Observability/apm-lambda-extension docker image causing vulnerabilities

I'm following this guide to add a nodejs apm agent to my container image based function; however, the observability/apm-lambda-extension is causing some scan image vulnerabilities with the package go. I'm searching for the list of versions for observability/apm-lambda-extension but cannot find anything in https://www.docker.elastic.co/. Could someone please help? Thanks

@SELENAAA The list of releases of the Elastic APM Lambda Extension is here: Releases · elastic/apm-aws-lambda · GitHub

I'm sure I am missing it, but I don't immediately see what part of the docs led you to using the published Docker images for the extension rather than the Lambda layer published to AWS.

Here is one of the pages on www.docker.elastic.co for the Lambda extension:
observability/apm-lambda-extension-x86_64 | Docker @ Elastic
There is one for each architecture. ... and I believe one just needs to know that URL, because it doesn't show up in search results on that site, unfortunately.

Hi, I tried the different versions of the apm lambda extension image, still seeing the scan image vulnerabilities with package go, I see CVE-2023-39325 when pulling the image, could you please take a look?
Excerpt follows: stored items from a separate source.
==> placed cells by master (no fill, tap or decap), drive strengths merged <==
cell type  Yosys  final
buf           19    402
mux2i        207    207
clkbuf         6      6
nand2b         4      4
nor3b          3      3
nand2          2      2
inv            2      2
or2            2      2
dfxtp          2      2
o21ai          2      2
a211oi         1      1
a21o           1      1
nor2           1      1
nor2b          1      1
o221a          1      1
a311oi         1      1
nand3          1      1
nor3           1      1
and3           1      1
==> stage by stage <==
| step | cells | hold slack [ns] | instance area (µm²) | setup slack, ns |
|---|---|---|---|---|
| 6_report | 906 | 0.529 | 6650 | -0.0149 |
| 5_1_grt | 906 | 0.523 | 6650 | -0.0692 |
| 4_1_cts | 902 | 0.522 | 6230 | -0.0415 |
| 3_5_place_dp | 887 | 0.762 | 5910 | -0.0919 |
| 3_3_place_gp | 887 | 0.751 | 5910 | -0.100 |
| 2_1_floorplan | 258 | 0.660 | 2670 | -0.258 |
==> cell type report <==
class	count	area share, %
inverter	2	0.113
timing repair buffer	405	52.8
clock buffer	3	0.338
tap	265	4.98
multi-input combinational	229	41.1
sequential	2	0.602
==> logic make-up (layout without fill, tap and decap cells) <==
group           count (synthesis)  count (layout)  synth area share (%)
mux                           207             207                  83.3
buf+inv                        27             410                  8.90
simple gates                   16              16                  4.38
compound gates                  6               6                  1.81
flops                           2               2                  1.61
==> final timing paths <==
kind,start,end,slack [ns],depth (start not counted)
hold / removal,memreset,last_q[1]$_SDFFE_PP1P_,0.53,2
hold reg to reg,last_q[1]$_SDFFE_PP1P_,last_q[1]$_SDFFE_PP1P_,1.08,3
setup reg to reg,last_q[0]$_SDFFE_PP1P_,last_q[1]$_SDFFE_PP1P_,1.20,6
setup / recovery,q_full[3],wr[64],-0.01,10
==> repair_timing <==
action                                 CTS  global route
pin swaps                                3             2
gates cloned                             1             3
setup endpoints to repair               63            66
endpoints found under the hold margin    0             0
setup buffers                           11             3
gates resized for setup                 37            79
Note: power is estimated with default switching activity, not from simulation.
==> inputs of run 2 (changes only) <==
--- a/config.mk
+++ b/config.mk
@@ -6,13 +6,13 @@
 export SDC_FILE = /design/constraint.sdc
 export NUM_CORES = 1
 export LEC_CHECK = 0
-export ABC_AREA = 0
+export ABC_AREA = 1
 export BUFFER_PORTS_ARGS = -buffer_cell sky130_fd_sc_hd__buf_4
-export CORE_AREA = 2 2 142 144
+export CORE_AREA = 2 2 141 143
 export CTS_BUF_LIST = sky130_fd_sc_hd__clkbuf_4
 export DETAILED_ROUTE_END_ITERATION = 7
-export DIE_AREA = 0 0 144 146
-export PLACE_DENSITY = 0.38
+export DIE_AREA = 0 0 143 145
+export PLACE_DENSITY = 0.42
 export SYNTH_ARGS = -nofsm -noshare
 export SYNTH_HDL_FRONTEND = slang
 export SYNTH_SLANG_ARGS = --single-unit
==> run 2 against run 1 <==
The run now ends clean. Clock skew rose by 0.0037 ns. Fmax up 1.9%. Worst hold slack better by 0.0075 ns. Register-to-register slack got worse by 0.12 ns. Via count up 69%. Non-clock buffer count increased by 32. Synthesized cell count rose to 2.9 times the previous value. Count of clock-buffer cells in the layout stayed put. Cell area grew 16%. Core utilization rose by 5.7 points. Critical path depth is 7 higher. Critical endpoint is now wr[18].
### src/lrsc/lrsc_read_ctrl.sv
/*
 * Read channel controller
 * Forwards AR, sets reservations for exclusive reads, rewrites R responses
 */

`timescale 1ns/1ps

module lrsc_read_ctrl (
    input  logic            clk_i,
    input  logic            rst_ni,
    // Upstream AR and R
    input  logic            slv_ar_valid_i,
    output logic            slv_ar_ready_o,
    input  lrsc_pkg::addr_t slv_ar_addr_i,
    input  lrsc_pkg::id_t   slv_ar_id_i,
    input  lrsc_pkg::len_t  slv_ar_len_i,
    input  logic            slv_ar_lock_i,
    output logic            slv_r_valid_o,
    input  logic            slv_r_ready_i,
    output lrsc_pkg::resp_t slv_r_resp_o,
    // Downstream AR and R
    output logic            mst_ar_valid_o,
    input  logic            mst_ar_ready_i,
    input  logic            mst_r_valid_i,
    output logic            mst_r_ready_o,
    input  lrsc_pkg::resp_t mst_r_resp_i,
    input  logic            mst_r_last_i,
    // Reservation set strobe
    output logic            set_en_o,
    output lrsc_pkg::addr_t set_addr_o,
    output lrsc_pkg::id_t   set_id_o
);

    import lrsc_pkg::*;

    r_state_t state_d, state_q;
    logic     excl_d, excl_q;
    logic     ar_excl;

    // Locked single-beat read inside the window
    assign ar_excl = slv_ar_lock_i && (slv_ar_len_i == len_t'(0)) && in_excl_window(slv_ar_addr_i);

    assign set_addr_o = slv_ar_addr_i;
    assign set_id_o   = slv_ar_id_i;

    always_comb begin
        state_d        = state_q;
        excl_d         = excl_q;
        slv_ar_ready_o = 1'b0;
        mst_ar_valid_o = 1'b0;
        slv_r_valid_o  = 1'b0;
        mst_r_ready_o  = 1'b0;
        slv_r_resp_o   = OKAY;
        set_en_o       = 1'b0;

        case (state_q)
            R_IDLE: begin
                if (slv_ar_valid_i) begin
                    set_en_o       = ar_excl;
                    excl_d         = ar_excl;
                    mst_ar_valid_o = 1'b1;
                    slv_ar_ready_o = mst_ar_ready_i;
                    state_d        = mst_ar_ready_i ? R_WAIT_R : R_WAIT_AR;
                end
            end

            R_WAIT_AR: begin
                mst_ar_valid_o = slv_ar_valid_i;
                slv_ar_ready_o = mst_ar_ready_i;
                if (slv_ar_valid_i && mst_ar_ready_i) begin
                    state_d = R_WAIT_R;
                end
            end

            R_WAIT_R: begin
                slv_r_valid_o = mst_r_valid_i;
                mst_r_ready_o = slv_r_ready_i;
                // Success codes follow the exclusive flag, errors pass as they are
                if (!mst_r_resp_i[1]) begin
                    slv_r_resp_o = excl_q ? EXOKAY : OKAY;
                end else begin
                    slv_r_resp_o = mst_r_resp_i;
                end
                if (mst_r_valid_i && slv_r_ready_i && mst_r_last_i) begin
                    excl_d  = 1'b0;
                    state_d = R_IDLE;
                end
            end

            default: begin
                state_d = R_IDLE;
            end
        endcase
    end

    always_ff @(posedge clk_i or negedge rst_ni) begin
        if (!rst_ni) begin
            state_q <= R_IDLE;
            excl_q  <= 1'b0;
        end else begin
            state_q <= state_d;
            excl_q  <= excl_d;
        end
    end

endmodule
<file path="src/verilog/pea_defines.svh">
`ifndef PEA_DEFINES_SVH
`define PEA_DEFINES_SVH

// token and result widths.
`define PEA_WORD        16              // command and data token width.
`define PEA_RES_W       32              // result and status token width.

// input fifo geometry.
`define PEA_FIFO_DEPTH  16              // entries per input fifo.
`define PEA_PTR_W       4               // log2 of the depth.

// command token layout, msb first: opcode, arg1, arg2.
`define PEA_OP_W        8               // opcode in bits 15:8.
`define PEA_ARG1_W      3               // arg1 in bits 7:5, data token count.
`define PEA_ARG2_W      5               // arg2 in bits 4:0, operand.

// status token layout after the command echo and the two error flags.
`define PEA_PAD_W       14              // zero fill at the bottom.

`endif

</file>
<file path="src/verilog/pea_pkg.sv">
`include "pea_defines.svh"

package pea_pkg;

    // opcodes carried in the top byte of a command token.
    typedef enum logic [`PEA_OP_W-1:0] {
        OP_SUM   = 8'h01,               // plain sum.
        OP_MAX   = 8'h02,               // unsigned maximum.
        OP_SCALE = 8'h03,               // sum shifted left by arg2.
        OP_COUNT = 8'h04                // tokens above arg2.
    } pea_opcode_e;

    // firing mode, sampled at invoke; code 3 acts like MODE_ONE.
    typedef enum logic [1:0] {
        MODE_ONE   = 2'b00,             // one command.
        MODE_DRAIN = 2'b01,             // every queued command.
        MODE_SKIP  = 2'b10              // drop one command.
    } pea_mode_e;

    typedef enum logic [2:0] {
        S_IDLE, S_CHK_CMD, S_READ_CMD, S_CHK_DATA, S_POP_DATA, S_EMIT, S_DONE
    } seq_state_e;

    typedef enum logic [1:0] {
        T_IDLE, T_START, T_WAIT
    } top_state_e;

    // opcode kept as raw bits so an unknown code survives decoding.
    typedef struct packed {
        logic [`PEA_OP_W-1:0]   opcode;   // operation.
        logic [`PEA_ARG1_W-1:0] arg1;     // tokens to consume.
        logic [`PEA_ARG2_W-1:0] arg2;     // operand.
    } pea_cmd_t;

    typedef struct packed {
        logic [`PEA_OP_W-1:0]   opcode;   // echoed opcode.
        logic [`PEA_ARG1_W-1:0] consumed; // tokens actually popped.
        logic [`PEA_ARG2_W-1:0] arg2;     // echoed operand.
        logic                   err_data; // data fifo short of arg1.
        logic                   err_op;   // opcode not recognized.
        logic [`PEA_PAD_W-1:0]  pad;      // always zero.
    } pea_status_t;

endpackage

</file>
<file path="src/verilog/firing_sequencer.sv">
`timescale 1ns/10ps
`include "pea_defines.svh"

module firing_sequencer import pea_pkg::*; (
    input  logic                   clk,
    input  logic                   rst,
    input  logic                   start,
    input  pea_mode_e              mode,
    input  logic [`PEA_WORD-1:0]   cmd_head,
    input  logic                   cmd_empty,
    input  logic [`PEA_WORD-1:0]   data_head,
    input  logic [`PEA_PTR_W:0]    data_pop,
    output logic                   cmd_rd,
    output logic                   data_rd,
    output logic                   wr_out,
    output logic [`PEA_RES_W-1:0]  result,
    output pea_status_t            status,
    output logic [`PEA_OP_W-1:0]   instr,
    output logic [`PEA_ARG2_W-1:0] arg2,
    output logic                   done
);

    seq_state_e              state_q;     // current state.
    seq_state_e              state_d;     // next state.
    pea_cmd_t                cmd_q;       // command being executed.
    logic [`PEA_ARG1_W-1:0]  pop_cnt;     // data tokens popped so far.
    logic                    err_data_q;  // shortfall seen at check.
    logic                    err_op_q;    // bad opcode seen at check.
    logic                    short_data;  // fewer tokens than arg1.
    logic                    op_valid;    // from the accumulator.
    logic                    bad_cmd;     // either error now.
    logic                    last_pop;    // this pop completes arg1.
    logic                    alu_clear;   // zero the accumulator.
    logic [`PEA_RES_W-1:0]   alu_result;  // folded value.

    assign short_data = data_pop < {{(`PEA_PTR_W+1-`PEA_ARG1_W){1'b0}}, cmd_q.arg1};
    assign bad_cmd    = short_data || !op_valid;
    assign last_pop   = ({1'b0, pop_cnt} + 1'b1) == {1'b0, cmd_q.arg1};

    // moore outputs, all low in S_IDLE.
    assign cmd_rd    = (state_q == S_READ_CMD);
    assign data_rd   = (state_q == S_POP_DATA);
    assign wr_out    = (state_q == S_EMIT);
    assign done      = (state_q == S_DONE);
    assign alu_clear = (state_q == S_CHK_DATA) && !bad_cmd;

    pea_alu u_alu (
        .clk      (clk),
        .rst      (rst),
        .clear    (alu_clear),
        .acc_en   (data_rd),
        .token    (data_head),
        .cmd      (cmd_q),
        .result   (alu_result),
        .op_valid (op_valid)
    );

    always_comb
    begin
        state_d = state_q;
        case (state_q)
            S_IDLE:
                if (start)
                    state_d = S_CHK_CMD;
            S_CHK_CMD:
                state_d = cmd_empty ? S_DONE : S_READ_CMD;   // nothing queued ends it.
            S_READ_CMD:
                state_d = (mode == MODE_SKIP) ? S_DONE : S_CHK_DATA;
            S_CHK_DATA:
                if (bad_cmd || cmd_q.arg1 == '0)
                    state_d = S_EMIT;                        // no data to pop.
                else
                    state_d = S_POP_DATA;
            S_POP_DATA:
                if (last_pop)
                    state_d = S_EMIT;
            S_EMIT:
                state_d = (mode == MODE_DRAIN) ? S_CHK_CMD : S_DONE;
            S_DONE:
                state_d = S_IDLE;
            default:
                state_d = S_IDLE;
        endcase
    end

    always_ff @(posedge clk or negedge rst)
    begin
        if (!rst)
        begin
            state_q    <= S_IDLE;
            cmd_q      <= '0;
            pop_cnt    <= '0;
            err_data_q <= 1'b0;
            err_op_q   <= 1'b0;
        end
        else
        begin
            state_q <= state_d;
            case (state_q)
                S_READ_CMD:
                begin
                    cmd_q   <= pea_cmd_t'(cmd_head);   // latch head as it pops.
                    pop_cnt <= '0;
                end
                S_CHK_DATA:
                begin
                    err_data_q <= short_data;
                    err_op_q   <= !op_valid;
                    pop_cnt    <= '0;
                end
                S_POP_DATA:
                begin
                    pop_cnt <= pop_cnt + 1'b1;        // one token per cycle.
                end
                default:
                begin
                    pop_cnt <= pop_cnt;
                end
            endcase
        end
    end

    // on error the accumulator was never cleared, so mask it.
    assign result = (err_data_q || err_op_q) ? '0 : alu_result;

    always_comb
    begin
        status          = '0;
        status.opcode   = cmd_q.opcode;
        status.consumed = pop_cnt;                    // zero on the error path.
        status.arg2     = cmd_q.arg2;
        status.err_data = err_data_q;
        status.err_op   = err_op_q;
    end

    assign instr = cmd_q.opcode;
    assign arg2  = cmd_q.arg2;

    // a beat has popped exactly arg1 tokens, none on error.
    a_emit_count: assert property (@(posedge clk) disable iff (!rst)
        wr_out |-> pop_cnt == ((err_data_q || err_op_q) ? '0 : cmd_q.arg1))
        else $error("wr_out with a popped count that does not match arg1");
    a_pop_bounds: assert property (@(posedge clk) disable iff (!rst)
        data_rd |-> (data_pop != '0 && pop_cnt < cmd_q.arg1))
        else $error("data_rd past arg1 or with no data queued");

endmodule

</file>
<file path="src/verilog/pea_alu.sv">
`timescale 1ns/10ps
`include "pea_defines.svh"

module pea_alu import pea_pkg::*; (
    input  logic                  clk,
    input  logic                  rst,
    input  logic                  clear,
    input  logic                  acc_en,
    input  logic [`PEA_WORD-1:0]  token,
    input  pea_cmd_t              cmd,
    output logic [`PEA_RES_W-1:0] result,
    output logic                  op_valid
);

    pea_opcode_e            op;          // decoded opcode.
    logic [`PEA_RES_W-1:0]  acc;         // running fold.
    logic [`PEA_RES_W-1:0]  tok_ext;     // token widened to the result.
    logic [`PEA_WORD-1:0]   arg2_ext;    // operand widened to a token.

    assign op       = pea_opcode_e'(cmd.opcode);
    assign tok_ext  = {{(`PEA_RES_W-`PEA_WORD){1'b0}}, token};
    assign arg2_ext = {{(`PEA_WORD-`PEA_ARG2_W){1'b0}}, cmd.arg2};

    // opcodes outside the enum are flagged to the sequencer.
    always_comb
    begin
        case (op)
            OP_SUM, OP_MAX, OP_SCALE, OP_COUNT: op_valid = 1'b1;
            default:                            op_valid = 1'b0;
        endcase
    end

    always_ff @(posedge clk or negedge rst)
    begin
        if (!rst)
        begin
            acc <= '0;
        end
        else if (clear)
        begin
            acc <= '0;                               // new command.
        end
        else if (acc_en)
        begin
            case (op)
                OP_SUM, OP_SCALE:
                begin
                    acc <= acc + tok_ext;            // shift applied on output.
                end
                OP_MAX:
                begin
                    if (tok_ext > acc)
                    begin
                        acc <= tok_ext;              // new maximum.
                    end
                end
                OP_COUNT:
                begin
                    if (token > arg2_ext)
                    begin
                        acc <= acc + 1'b1;           // one more above threshold.
                    end
                end
                default:
                begin
                    acc <= acc;                      // unknown op, hold.
                end
            endcase
        end
    end

    // scale only touches the read-out, the sum itself stays unshifted.
    assign result = (op == OP_SCALE) ? (acc << cmd.arg2) : acc;

endmodule

</file>
<file path="src/verilog/pea_top.sv">
`timescale 1ns/10ps
`include "pea_defines.svh"

module pea_top import pea_pkg::*; (
    input  logic                   clk,
    input  logic                   rst,
    input  logic                   cmd_wr,
    input  logic [`PEA_WORD-1:0]   cmd_wdata,
    input  logic                   data_wr,
    input  logic [`PEA_WORD-1:0]   data_wdata,
    input  logic                   invoke,
    input  logic [1:0]             next_instr,
    output logic [`PEA_PTR_W:0]    cmd_pop,
    output logic [`PEA_PTR_W:0]    data_pop,
    output logic                   fc,
    output logic                   wr_out,
    output logic [`PEA_RES_W-1:0]  result,
    output pea_status_t            status,
    output logic [`PEA_OP_W-1:0]   instr,
    output logic [`PEA_ARG2_W-1:0] arg2
);

    top_state_e            state_q;     // invoke fsm state.
    pea_mode_e             mode_q;      // mode sampled at invoke.
    logic                  start;       // one-cycle kick to the sequencer.
    logic                  done;        // sequencer finished.
    logic                  cmd_rd;      // command pop.
    logic                  data_rd;     // data pop.
    logic                  cmd_empty;   // no command queued.
    logic [`PEA_WORD-1:0]  cmd_head;    // next command token.
    logic [`PEA_WORD-1:0]  data_head;   // next data token.

    token_fifo cmd_fifo (
        .clk   (clk),
        .rst   (rst),
        .wr    (cmd_wr),
        .wdata (cmd_wdata),
        .rd    (cmd_rd),
        .rdata (cmd_head),
        .pop   (cmd_pop),
        .empty (cmd_empty),
        .full  ()
    );

    // the sequencer works from the data population, not the empty flag.
    token_fifo data_fifo (
        .clk   (clk),
        .rst   (rst),
        .wr    (data_wr),
        .wdata (data_wdata),
        .rd    (data_rd),
        .rdata (data_head),
        .pop   (data_pop),
        .empty (),
        .full  ()
    );

    firing_sequencer u_seq (
        .clk       (clk),
        .rst       (rst),
        .start     (start),
        .mode      (mode_q),
        .cmd_head  (cmd_head),
        .cmd_empty (cmd_empty),
        .data_head (data_head),
        .data_pop  (data_pop),
        .cmd_rd    (cmd_rd),
        .data_rd   (data_rd),
        .wr_out    (wr_out),
        .result    (result),
        .status    (status),
        .instr     (instr),
        .arg2      (arg2),
        .done      (done)
    );

    // invoke is only heard in T_IDLE.
    always_ff @(posedge clk or negedge rst)
    begin
        if (!rst)
        begin
            state_q <= T_IDLE;
            mode_q  <= MODE_ONE;
        end
        else
        begin
            case (state_q)
                T_IDLE:
                    if (invoke)
                    begin
                        state_q <= T_START;
                        mode_q  <= pea_mode_e'(next_instr);   // held for the firing.
                    end
                T_START:
                    state_q <= T_WAIT;                        // start lasts one cycle.
                T_WAIT:
                    if (done)
                        state_q <= T_IDLE;
                default:
                    state_q <= T_IDLE;
            endcase
        end
    end

    assign start = (state_q == T_START);
    assign fc    = done;                                      // fire-complete.

    a_fc_in_wait: assert property (@(posedge clk) disable iff (!rst) fc |-> state_q == T_WAIT)
        else $error("fire-complete outside T_WAIT");

endmodule

</file>
<file path="src/verilog/token_fifo.sv">
`timescale 1ns/10ps
`include "pea_defines.svh"

module token_fifo (
    input  logic                 clk,
    input  logic                 rst,
    input  logic                 wr,
    input  logic [`PEA_WORD-1:0] wdata,
    input  logic                 rd,
    output logic [`PEA_WORD-1:0] rdata,
    output logic [`PEA_PTR_W:0]  pop,
    output logic                 empty,
    output logic                 full
);

    logic [`PEA_WORD-1:0]  mem [`PEA_FIFO_DEPTH];  // token storage.
    logic [`PEA_PTR_W-1:0] wr_ptr;                 // next free slot.
    logic [`PEA_PTR_W-1:0] rd_ptr;                 // current head.
    logic [`PEA_PTR_W:0]   cnt;                    // population.
    logic                  do_wr;                  // accepted write.
    logic                  do_rd;                  // accepted read.

    assign empty = (cnt == '0);                    // nothing stored.
    assign full  = (cnt == `PEA_FIFO_DEPTH);       // every slot taken.
    assign do_wr = wr && !full;                    // full drops the write.
    assign do_rd = rd && !empty;                   // guard the head.

    // show-ahead head word.
    assign rdata = mem[rd_ptr];
    assign pop   = cnt;

    always_ff @(posedge clk)
    begin
        if (do_wr)
        begin
            mem[wr_ptr] <= wdata;                  // store at the tail.
        end
    end

    // depth is a power of two, so the pointers wrap on their own.
    always_ff @(posedge clk or negedge rst)
    begin
        if (!rst)
        begin
            wr_ptr <= '0;
            rd_ptr <= '0;
            cnt    <= '0;
        end
        else
        begin
            if (do_wr)
            begin
                wr_ptr <= wr_ptr + 1'b1;           // advance tail.
            end
            if (do_rd)
            begin
                rd_ptr <= rd_ptr + 1'b1;           // advance head.
            end
            case ({do_wr, do_rd})
                2'b10:   cnt <= cnt + 1'b1;        // write only.
                2'b01:   cnt <= cnt - 1'b1;        // read only.
                default: cnt <= cnt;               // both or neither.
            endcase
        end
    end

    // the sequencer checks populations first, so it never pops an empty fifo.
    a_no_rd_empty: assert property (@(posedge clk) disable iff (!rst) rd |-> !empty)
        else $error("token_fifo read while empty");

endmodule
</file>
<file path="config.mk">
export PLATFORM = sky130hd
export DESIGN_NAME = pea_top
export DESIGN_NICKNAME = d
export VERILOG_FILES = /design/src/verilog/pea_pkg.sv /design/src/verilog/firing_sequencer.sv /design/src/verilog/pea_alu.sv /design/src/verilog/pea_top.sv /design/src/verilog/token_fifo.sv
export VERILOG_INCLUDE_DIRS = /design/src /design/src/verilog
export SDC_FILE = /design/constraint.sdc
export NUM_CORES = 1
export LEC_CHECK = 0
export BUFFER_PORTS_ARGS = -buffer_cell sky130_fd_sc_hd__buf_4
export CAP_MARGIN = 25
export CORE_MARGIN = 3
export CORE_UTILIZATION = 55
export DETAILED_ROUTE_END_ITERATION = 16
export PLACE_DENSITY = 0.73
export SLEW_MARGIN = 40
export SYNTH_ARGS = -nofsm -noshare
export SYNTH_HDL_FRONTEND = slang
export SYNTH_SLANG_ARGS = --single-unit
</file>
<file path="constraint.sdc">
create_clock -name clk -period 12.2 [get_ports clk]
set_clock_uncertainty 0.05 [all_clocks]
set_input_delay 0.61 -clock clk [delete_from_list [all_inputs] [get_ports clk]]
set_output_delay 0.61 -clock clk [all_outputs]
set_load 0.01 [all_outputs]
</file>
==> metrics.csv <==
metric;value;unit
run status;finished, final reports clean;
die height;229;um
NetSw;2.80;mW
Synth Flop Type;edfxtp_1;
antenna-violating nets left;0;
critical path depth;12;
register bit total from synthesis;598;
core area;49100;um2
worst slew pin tran;0.802;ns
EDFF count, synth;512;
most frequent CP cell;mux4_2;
Slew headroom;0.466;
r2r setup slk;6.70;ns
Worst Path Arrival;6.00;ns
Mapped Area;27400;um2
crit-path max FO;43;
Synth Warn #;0;
die width;229;um
leading cell type in the layout, fill and taps excluded;edfxtp_1;
Post-CTS Setup Inserts;0;
Worst-path clk slew;0.06;ns
Post-CTS Resized;0;
P_leak;10.7;nW
CP top delay family;simple AND/OR/NAND/NOR gates;
Starting Density;0.559;
register area share after synthesis;0.639;
Area Overhead vs Synth;12.0;%
H-tree depth;2;
crit path from;data_fifo.rd_ptr[0]$_DFFE_PN0P_;
Yosys cell types;70;
clock sink count;598;
Worst path max stage delay;0.91;ns
RSZ-0062 raised after global routing;no;
Max-cap violations;0;
P per Cell Area;247;nW/um2
largest net degree at the start of global routing;68;
Max Fclk;182;MHz
Final HPWL DP;41600;um
Setup crit end kind;flip-flop;
I/O Buffers;113;
Die ar.;52600;um2
Setup WS post-layout;6.70;ns
Global Route Usage Sum;0.259;
Hold Violations, Final;0;
share of layout cells above drive strength 1;0.248;
logic gate share of total power;0.410;
vias in the first global route;16500;
vias per inst;6.36;
CTS Buf Count;56;
CTS Buffer Depth;3;
DP Worst Slack;6.60;ns
row cnt;81;
Internal Power;4.78;mW
setup TNS;0;ns
worst setup path end;u_seq.u_alu.acc[18]$_DFFE_PN0P_;
Final Critical Period;5.50;ns
DRT Pass-1 Iters;5;
Final Cycle Share;0.451;
fin. max-slew vios;0;
ys async rst share;0.144;
vias;16400;
most frequent cells in the layout;edfxtp_1, mux4_2, buf_4, nand2_1, dfrtp_1;
CTS tree;done;
CP Buf/Inv Count;1;
Flop pwr share;0.371;
DR DRC count;0;
Worst Hold Class;in2reg;
RR Endpoint;u_seq.u_alu.acc[18]$_DFFE_PN0P_;
drt total wl;67400;um
first-pass GRT wire length;103000;um
Final nets;1966;
CP required;12.70;ns
cell count after synthesis;1778;
Cell Chain, Critical Path;buf_4, mux4_2, mux4_2, ha_1, nor2b_1, o211ai_1, a211oi_1, nor3_1, o31ai_1, nand4b_4, or4b_1, a31oi_1;
final setup fails;0;
Clock Latency Late Sink;0.63;ns
DR iter-0 viols;1738;
Root Driver;clkbuf_16;
initial antenna violation count;3;
Post-Syn Area per Cell;15.4;um2
clock power share;0.219;
reg2reg start;data_fifo.rd_ptr[0]$_DFFE_PN0P_;
CP max stage cell;dfrtp_4;
r2r worst-path depth;12;
GP Congestion;0.920;
Net Sw Frac;0.369;
Setup CP Type;reg2reg;
GRT overflow;0;
post-DR wirelength/cell;26.2;um
Critical Path Start Type;flip-flop;
num ports;128;
VDD IR max;0.128;mV
[per-stage QoR]
stage                     instance area, um2  hold WS (ns)  power, mW  std cells  utilization
after global routing                   30700         0.165       7.99       2574        0.626
after detailed placement               28900         0.447       5.91       2471        0.590
after CTS                              30700         0.134       7.59       2573        0.626
after floorplan                        27500         0.264       4.98       1791            -
final                                  30700         0.159       7.58       2574        0.626
after global placement                 28900         0.429       5.84       2471        0.589
[registers in the layout, indices dropped and copies added, names as in the netlist, 2 cells and up]
name	count
u_seq.u_alu.acc	32
cmd_fifo.wr_ptr	4
u_seq.instr	8
u_seq.cmd_q	3
cmd_fifo.mem	256
data_fifo.pop	5
data_fifo.wr_ptr	4
cmd_fifo.pop	5
mode_q	2
u_seq.state_q	3
u_seq.arg2	5
u_seq.pop_cnt	3
data_fifo.mem	256
data_fifo.rd_ptr	4
state_q	2
cmd_fifo.rd_ptr	4
[final cells by class]
type	instances	area (um2)
multi-input combinational	994	9150
antenna	1	2.50
tap	664	831
sequential	598	17500
clock buffer	77	1560
timing repair buffer	160	1210
fill	3557	18400
inverter	56	210
clock inverter	24	179
[logic make-up (layout without fill, tap and decap cells)]
family	count (synthesis)	in the layout	synth area share
flip-flops	598	598	0.639
AND/OR/NAND/NOR	386	386	0.0648
AO/OA/AOI/OAI	281	281	0.0659
multiplexers	216	216	0.155
buffers and inverters	199	317	0.0350
adder cells (fa/ha/maj)	61	61	0.0287
XOR/XNOR	36	36	0.0115
other	1	15	0.000137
Thanks

@SELENAAA Can you show what tool or command is doing that scan? What is it that is showing the vulnerability? What image version is it checking? etc. More details would help us start looking.

Okay, I believe I see what you mean:

% docker scout cves docker.elastic.co/observability/apm-lambda-extension-x86_64:latest
...
   0C     1H     2M     0L  stdlib 1.21.1
pkg:golang/stdlib@1.21.1

    ✗ HIGH CVE-2023-39325
      https://scout.docker.com/v/CVE-2023-39325
      Affected range : >=1.21.0-0
                     : <1.21.3
      Fixed version  : 1.21.3
...

yeah I'm using the latest version of apm lambda extension and the vulnerabilities that I'm seeing are the following:
CVE-2023-39323 | 9.80 | critical | Binary | go | 1.21.1 | fixed in 1.21.2, 1.20.9 | 13 Oct 23 20:00 UTC | NVD - CVE-2023-39323 |
CVE-2023-39325 | 7.50 | high | Binary | go | 1.21.1 | fixed in 1.21.3, 1.20.10 | 31 Oct 23 22:06 UTC | NVD - CVE-2023-39325 |
CVE-2023-45283 | 7.50 | high | Binary | go | 1.21.1 | fixed in 1.21.4, 1.20.11 | 15 Dec 23 11:55 UTC | NVD - CVE-2023-45283 |
CVE-2023-45285 | 7.50 | high | Binary | go | 1.21.1 | fixed in 1.21.5, 1.20.12 | 12 Dec 23 19:40 UTC | NVD - CVE-2023-45285 |

@SELENAAA Thanks. We have an update here: build: bump docker image deps by trentm · Pull Request #431 · elastic/apm-aws-lambda · GitHub and will have a new 1.5.2 release out soon that should clear up the docker scout warnings.

1 Like

Awesome, thank you so much for your help!

Just to provide a quick update, I tested the version 1.5.2, no longer seeing the docker vulnerabilities, again thanks for the help!

2 Likes

This topic was automatically closed 28 days after the last reply. New replies are no longer allowed.